Two other vision changes get conflated with NAION and shouldn't be. First, many people get transient blurred vision in the first weeks of a GLP-1 simply because rapidly improving blood sugar changes the shape and hydration of the lens — this is usually temporary, affects focus rather than knocking out half of one eye's field, and is not NAION. Second, there is a distinct, well-studied signal about early worsening of diabetic retinopathy when blood sugar drops quickly — a separate mechanism in the retina, not the optic nerve. We cover that in depth in our reviews of GLP-1 and diabetic retinopathy and ophthalmology monitoring on GLP-1s, and in our look at glaucoma, eye pressure and dry eye. NAION is its own, much rarer event — and the only one of these where the warning sign is sudden, profound, one-eye vision loss.

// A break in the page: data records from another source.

What follows belongs to an exercise in optimizing a design on an open flow for small area, a short achievable clock period and few clock cycles per item; a production flow would make more cautious choices.
Function was checked by simulation only, so behaviour that the tests miss may differ from the original.

==> run a <==
// assembly_source_tokenizer_top
module assembly_source_tokenizer_top (
  input  logic               clk_i,
  input  logic               rst_ni,
  input  logic               in_valid_i,
  output logic               in_ready_o,
  input  logic [8:0]         in_data_i,    
  output logic               out_valid_o,
  input  logic               out_ready_i,
  output logic [71:0]        out_data_o    
);
  logic       hv, cons;
  logic [8:0] item;
  ast_in_buf u_buf (
    .clk_i      (clk_i),
    .rst_ni     (rst_ni),
    .in_valid_i (in_valid_i),
    .in_ready_o (in_ready_o),
    .in_data_i  (in_data_i),
    .hv_o       (hv),
    .item_o     (item),
    .cons_i     (cons)
  );
  ast_lexer u_lexer (
    .clk_i       (clk_i),
    .rst_ni      (rst_ni),
    .hv_i        (hv),
    .item_i      (item),
    .cons_o      (cons),
    .out_valid_o (out_valid_o),
    .out_ready_i (out_ready_i),
    .out_data_o  (out_data_o)
  );
endmodule
export LEC_CHECK = 0
export CAP_MARGIN = 20
export CORE_MARGIN = 2
export CORE_UTILIZATION = 25
export PLACE_DENSITY = 0.5
export SLEW_MARGIN = 20
create_clock -name core_clock -period 8.0 [get_ports {clk_i}]
standard.sh (not shown) runs the stock make flow with config.mk's settings and CLKGATE_MAP_FILE= SYNTH_SCRIPT=/design/flow/synth_recipe.tcl, a recipe that flattens the netlist after the stock synthesis.
==> flow/flow/run.sh <==
#!/bin/bash
set -euo pipefail
W=$(pwd)
make -C "$FLOW_HOME" DESIGN_CONFIG="$FLOW_CONFIG" WORK_HOME="$W/orfs" CLKGATE_MAP_FILE= \
  SYNTH_SCRIPT="$W/synth_recipe.tcl" CAP_MARGIN=20 CORE_MARGIN=2 CORE_UTILIZATION=25 \
  PLACE_DENSITY=0.5 SLEW_MARGIN=20 SETUP_SLACK_MARGIN=${MARGIN:-5.6} finish > "$W/make.log" 2>&1
: # left out here: write the final layout as DEF
==> run b (differences from run a) <==
==> flow/run.sh (new file) <==
#!/bin/bash
# synth_recipe.tcl (not shown) runs the flow's synth.tcl, then flattens the netlist and writes it again
# the make line also repeats each setting of config.mk as NAME=value (left out here)
make -C /OpenROAD-flow-scripts/flow DESIGN_CONFIG=/design/flow/config.mk WORK_HOME=/design/flow/orfs CLKGATE_MAP_FILE= SYNTH_SCRIPT=/design/flow/synth_recipe.tcl finish
--- a/flow/config.mk
+++ b/flow/config.mk
@@ -11,2 +11,3 @@
 export PLACE_DENSITY = 0.5
+export SETUP_SLACK_MARGIN = 5
 export SLEW_MARGIN = 20
removed: flow/flow/run.sh
removed: flow/standard.sh
==> run c (differences from run a) <==
==> flow/run.sh (new file) <==
#!/bin/bash
# synth_recipe.tcl (not shown) runs the flow's synth.tcl, then flattens the netlist and writes it again
# the make line also repeats each setting of config.mk as NAME=value (left out here)
make -C /OpenROAD-flow-scripts/flow DESIGN_CONFIG=/design/flow/config.mk WORK_HOME=/design/flow/orfs CLKGATE_MAP_FILE= SYNTH_SCRIPT=/design/flow/synth_recipe.tcl finish
--- a/flow/config.mk
+++ b/flow/config.mk
@@ -9,4 +9,5 @@
 export CORE_MARGIN = 2
-export CORE_UTILIZATION = 25
-export PLACE_DENSITY = 0.5
+export CORE_UTILIZATION = 50
+export PLACE_DENSITY = 0.7
+export SETUP_SLACK_MARGIN = 5
 export SLEW_MARGIN = 20
removed: flow/flow/run.sh
removed: flow/standard.sh
==> run notes <==
metric                                                                        run b              run c              run a
Rel. slew slack                                                               48.9%              43.2%              30.2%
Outcome                                                    timing/DRC/antenna clean  timing/DRC/antenna clean  timing/DRC/antenna clean
Area of combinational cells with multiple inputs                           4200 µm²           4200 µm²           4820 µm²
Met3 capacity usage during global routing                                     2.77%              5.16%              2.75%
Final weighted congestion of routability-driven global placement              0.881              0.975              0.879
Global-route wire length before repair                                     38900 µm           35000 µm           41700 µm
Final Instance Count excl. Fillers                                             1410               1208               1477
Met1 Usage GRT                                                                20.4%              37.0%              22.1%
Area grow syn2layout                                                          34.4%              32.0%              47.5%
Worst setup path startpoint                                       u_lexer.node_q[2]  u_lexer.node_q[2]  u_lexer.node_q[4]
Startpoint of the worst-slack reg-to-reg timing path                  u_buf.d0_q[5]      u_buf.d0_q[1]      u_buf.d0_q[1]
Worst slack, placed                                                         3.49 ns            3.51 ns            3.46 ns
Cell depth of the worst flop-to-flop path                                         8                 10                  7
Via-to-Cell Ratio                                                              5.24               6.30               5.24
Clock-pin slew on the worst setup and hold paths                            0.06 ns            0.06 ns            0.07 ns
Dpl hpwl                                                                   15100 µm           13400 µm           15200 µm
Tcrit/Tclk final                                                              39.2%              38.9%              38.7%
Detailed-route wire length per cell                                         17.8 µm            18.9 µm            18.4 µm
Critical Path End                                                    out_data_o[68]     out_data_o[67]     out_data_o[68]
Testbench counts of run a, summed over its fixed seeds: cycles 45,176, bytes 43,768.
Testbench counts of run b, summed over its fixed seeds: cycles 45,176, bytes 43,768.
Testbench counts of run c, summed over its fixed seeds: cycles 45,176, bytes 43,768.

static timing again, ports no longer ideal:
The results above use ideal ports. As a check the final layouts listed here were re-extracted and re-timed, cells and wires unchanged.
Step 1 sets driving cells, clkbuf_16 on the clock port and buf_2 on the other inputs (assumed; they add their load-dependent delay and slew).
Step 2, shift: input delay + t, output delay - t, t = (earliest + latest rising clock arrival at the registers) / 2. This alone moves slack from input paths to output paths.
a / b / c = ideal / step 1 / step 2; a / b = the first two.
run | t (ns) | setup WS [ns] | clock arrival spread, ns
run a | 0.470 | 4.906 / 4.858 / 4.454 | 0.011 / 0.011
run b | 0.465 | 4.865 / 4.820 / 4.562 | 0.012 / 0.013
run c | 0.463 | 4.886 / 4.844 / 4.503 | 0.015 / 0.015
After both steps setup and hold are still met in every run listed. The setup slack of run a, which loses most, moves by -0.048 ns with the drivers and by -0.452 ns with both steps.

What to do with this information

• Don't stop your GLP-1 out of fear alone. The absolute risk is low and these drugs have major cardiovascular and metabolic benefits. Stopping abruptly because of a headline is not the right move — raise it with your prescriber instead.
• Know the one red flag. Sudden, painless loss of vision in one eye — treat it as an emergency and get seen the same day. That is the symptom this entire literature is about.
• Mention your eye history. If you've had NAION in one eye already, a “crowded” optic disc, sleep apnea, or prior optic-nerve problems, tell your prescriber — it should shape the conversation about benefit vs risk.
• Have the shared-decision talk. For most people the math favors continuing; for someone with prior NAION or stacked optic-nerve risk factors, the calculus may differ. That is a conversation for you and your clinician, informed by the real numbers — not by the word “blindness.”

Bottom line

“Ozempic causes blindness” is a mixture of truth and exaggeration. There is a real, repeatedly observed association between semaglutide and NAION — relative risks roughly 1.8 to 8 across studies (Hathaway/Rizzo 2024^[1]; Simonsen 2025^[3]; Tesfaye 2026^[4]) — but the absolute risk is low (around one extra case per 10,000 person-years), causality is not established because diabetes itself harms the optic nerve, and the broad “eye damage” fear isn't borne out (no increase in retinopathy or general eye disorders; Natividade 2025^[5]). EU regulators landed on “very rare” (EMA PRAC 2025^[6]). The practical takeaway: don't quit a GLP-1 out of fear without talking to your clinician — but if you ever lose vision suddenly in one eye, get emergency eye care that day.

This article is educational and is not medical advice. Every claim above is sourced to a peer-reviewed study indexed in PubMed or to an official regulatory statement, verified against the live source before publication. Discuss your own eye history and GLP-1 risk–benefit with your clinician.